(Beginning of PROVIDED MATERIAL)
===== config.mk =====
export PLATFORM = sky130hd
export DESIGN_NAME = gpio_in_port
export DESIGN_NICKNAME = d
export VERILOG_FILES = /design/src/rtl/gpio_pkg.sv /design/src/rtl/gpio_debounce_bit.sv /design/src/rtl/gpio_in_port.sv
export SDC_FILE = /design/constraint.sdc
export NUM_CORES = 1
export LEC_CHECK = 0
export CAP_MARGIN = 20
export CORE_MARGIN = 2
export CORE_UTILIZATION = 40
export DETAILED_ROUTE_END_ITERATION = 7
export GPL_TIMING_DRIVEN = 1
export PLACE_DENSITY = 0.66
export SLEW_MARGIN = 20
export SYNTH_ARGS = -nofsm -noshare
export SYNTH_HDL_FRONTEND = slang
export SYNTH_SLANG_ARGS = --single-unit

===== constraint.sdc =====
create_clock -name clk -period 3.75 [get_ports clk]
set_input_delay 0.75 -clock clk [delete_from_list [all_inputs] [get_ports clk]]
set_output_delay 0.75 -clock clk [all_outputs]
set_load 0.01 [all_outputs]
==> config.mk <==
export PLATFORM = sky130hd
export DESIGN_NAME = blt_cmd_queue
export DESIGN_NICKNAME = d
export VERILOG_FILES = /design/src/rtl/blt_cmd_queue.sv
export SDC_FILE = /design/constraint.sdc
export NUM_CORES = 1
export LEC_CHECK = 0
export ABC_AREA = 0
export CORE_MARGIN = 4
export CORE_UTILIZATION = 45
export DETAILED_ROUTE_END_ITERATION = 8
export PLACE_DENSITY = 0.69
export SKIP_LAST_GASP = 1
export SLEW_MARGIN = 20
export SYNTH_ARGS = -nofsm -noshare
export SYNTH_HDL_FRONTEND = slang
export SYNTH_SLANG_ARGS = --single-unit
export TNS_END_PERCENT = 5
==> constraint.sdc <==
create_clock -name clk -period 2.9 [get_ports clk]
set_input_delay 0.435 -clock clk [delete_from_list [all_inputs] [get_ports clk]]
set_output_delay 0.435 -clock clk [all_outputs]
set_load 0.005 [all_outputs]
(End of PROVIDED MATERIAL)
(Beginning of PROVIDED MATERIAL)
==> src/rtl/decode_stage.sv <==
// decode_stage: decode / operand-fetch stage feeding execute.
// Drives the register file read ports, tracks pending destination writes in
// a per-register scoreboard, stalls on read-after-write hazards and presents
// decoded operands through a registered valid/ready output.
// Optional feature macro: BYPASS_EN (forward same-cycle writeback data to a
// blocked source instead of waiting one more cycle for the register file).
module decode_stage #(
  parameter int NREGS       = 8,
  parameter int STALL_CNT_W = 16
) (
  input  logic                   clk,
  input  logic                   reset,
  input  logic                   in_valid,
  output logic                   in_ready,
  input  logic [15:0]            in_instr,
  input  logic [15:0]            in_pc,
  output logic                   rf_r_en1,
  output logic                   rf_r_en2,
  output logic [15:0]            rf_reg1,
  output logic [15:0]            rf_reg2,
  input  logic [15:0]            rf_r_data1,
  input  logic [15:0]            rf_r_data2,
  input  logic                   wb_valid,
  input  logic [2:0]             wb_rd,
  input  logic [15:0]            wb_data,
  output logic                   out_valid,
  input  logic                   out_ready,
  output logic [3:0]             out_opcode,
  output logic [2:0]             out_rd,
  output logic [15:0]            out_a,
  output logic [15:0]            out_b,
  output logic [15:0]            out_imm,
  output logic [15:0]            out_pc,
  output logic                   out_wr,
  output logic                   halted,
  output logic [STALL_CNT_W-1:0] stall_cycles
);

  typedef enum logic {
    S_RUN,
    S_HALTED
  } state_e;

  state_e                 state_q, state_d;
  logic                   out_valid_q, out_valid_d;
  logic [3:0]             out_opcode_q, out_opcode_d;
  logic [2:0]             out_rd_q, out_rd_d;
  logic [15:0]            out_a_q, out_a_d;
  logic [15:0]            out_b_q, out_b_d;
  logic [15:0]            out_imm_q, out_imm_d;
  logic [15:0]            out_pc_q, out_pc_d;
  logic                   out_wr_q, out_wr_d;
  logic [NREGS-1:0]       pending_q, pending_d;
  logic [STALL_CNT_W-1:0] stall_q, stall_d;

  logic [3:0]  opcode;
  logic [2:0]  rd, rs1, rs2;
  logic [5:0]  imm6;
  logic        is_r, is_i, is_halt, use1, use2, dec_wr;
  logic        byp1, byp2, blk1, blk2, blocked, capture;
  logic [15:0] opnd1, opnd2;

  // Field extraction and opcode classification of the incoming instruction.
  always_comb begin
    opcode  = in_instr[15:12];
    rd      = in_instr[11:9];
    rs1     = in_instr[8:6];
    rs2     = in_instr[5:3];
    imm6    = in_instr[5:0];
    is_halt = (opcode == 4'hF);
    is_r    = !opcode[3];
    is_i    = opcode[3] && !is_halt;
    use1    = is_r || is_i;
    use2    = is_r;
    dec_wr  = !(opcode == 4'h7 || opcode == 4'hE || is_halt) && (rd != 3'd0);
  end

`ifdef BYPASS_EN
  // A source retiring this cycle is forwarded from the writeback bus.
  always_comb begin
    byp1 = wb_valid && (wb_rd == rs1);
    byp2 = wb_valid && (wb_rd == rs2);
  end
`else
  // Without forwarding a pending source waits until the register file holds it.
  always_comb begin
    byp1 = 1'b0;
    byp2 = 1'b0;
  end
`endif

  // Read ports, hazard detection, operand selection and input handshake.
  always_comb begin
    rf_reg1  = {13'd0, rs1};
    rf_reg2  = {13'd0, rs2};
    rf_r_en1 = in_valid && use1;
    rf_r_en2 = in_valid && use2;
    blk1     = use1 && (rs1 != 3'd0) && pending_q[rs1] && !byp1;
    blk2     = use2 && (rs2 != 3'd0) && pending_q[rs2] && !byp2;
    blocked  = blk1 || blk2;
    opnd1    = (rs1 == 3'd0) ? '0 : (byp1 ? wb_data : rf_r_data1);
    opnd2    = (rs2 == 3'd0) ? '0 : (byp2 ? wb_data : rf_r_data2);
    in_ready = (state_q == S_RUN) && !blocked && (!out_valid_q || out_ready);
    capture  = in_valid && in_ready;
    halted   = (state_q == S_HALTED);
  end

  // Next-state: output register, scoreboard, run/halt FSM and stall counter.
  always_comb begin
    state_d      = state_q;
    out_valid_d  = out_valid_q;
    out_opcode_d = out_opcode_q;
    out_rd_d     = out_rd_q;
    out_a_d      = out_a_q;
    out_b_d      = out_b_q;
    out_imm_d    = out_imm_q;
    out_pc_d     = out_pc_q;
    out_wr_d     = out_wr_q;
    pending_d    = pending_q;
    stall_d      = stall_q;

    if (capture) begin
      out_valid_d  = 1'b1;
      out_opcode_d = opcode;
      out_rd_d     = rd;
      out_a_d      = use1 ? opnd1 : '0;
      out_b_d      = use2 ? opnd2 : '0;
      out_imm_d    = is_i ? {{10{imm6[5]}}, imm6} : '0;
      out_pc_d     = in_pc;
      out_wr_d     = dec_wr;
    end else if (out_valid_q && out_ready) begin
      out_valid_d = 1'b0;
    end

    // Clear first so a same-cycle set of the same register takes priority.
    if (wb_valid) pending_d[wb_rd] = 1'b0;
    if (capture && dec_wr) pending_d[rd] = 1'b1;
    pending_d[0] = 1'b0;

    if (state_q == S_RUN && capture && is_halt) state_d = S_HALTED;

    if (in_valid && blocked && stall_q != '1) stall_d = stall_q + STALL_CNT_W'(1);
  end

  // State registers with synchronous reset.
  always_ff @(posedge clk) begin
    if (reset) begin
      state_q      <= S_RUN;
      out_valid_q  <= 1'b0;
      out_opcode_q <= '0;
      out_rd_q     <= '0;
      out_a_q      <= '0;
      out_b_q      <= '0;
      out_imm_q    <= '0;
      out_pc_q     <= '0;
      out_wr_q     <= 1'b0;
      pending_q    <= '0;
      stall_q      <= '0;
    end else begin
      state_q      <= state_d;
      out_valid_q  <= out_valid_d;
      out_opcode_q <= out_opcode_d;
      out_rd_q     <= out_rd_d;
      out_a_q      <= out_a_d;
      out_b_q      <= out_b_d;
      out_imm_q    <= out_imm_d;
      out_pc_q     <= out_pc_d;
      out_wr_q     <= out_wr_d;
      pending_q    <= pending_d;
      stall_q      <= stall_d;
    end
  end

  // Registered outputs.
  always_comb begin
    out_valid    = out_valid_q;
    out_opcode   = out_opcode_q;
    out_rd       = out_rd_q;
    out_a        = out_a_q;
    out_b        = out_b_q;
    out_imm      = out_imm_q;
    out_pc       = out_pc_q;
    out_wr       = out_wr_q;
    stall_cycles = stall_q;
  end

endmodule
(End of PROVIDED MATERIAL)
(ACTIVITY): Look for the word "constraint". Copy out every line of the data that has it.

(ANSWER TO THIS TASK):
export SDC_FILE = /design/constraint.sdc
===== constraint.sdc =====
export SDC_FILE = /design/constraint.sdc
==> constraint.sdc <==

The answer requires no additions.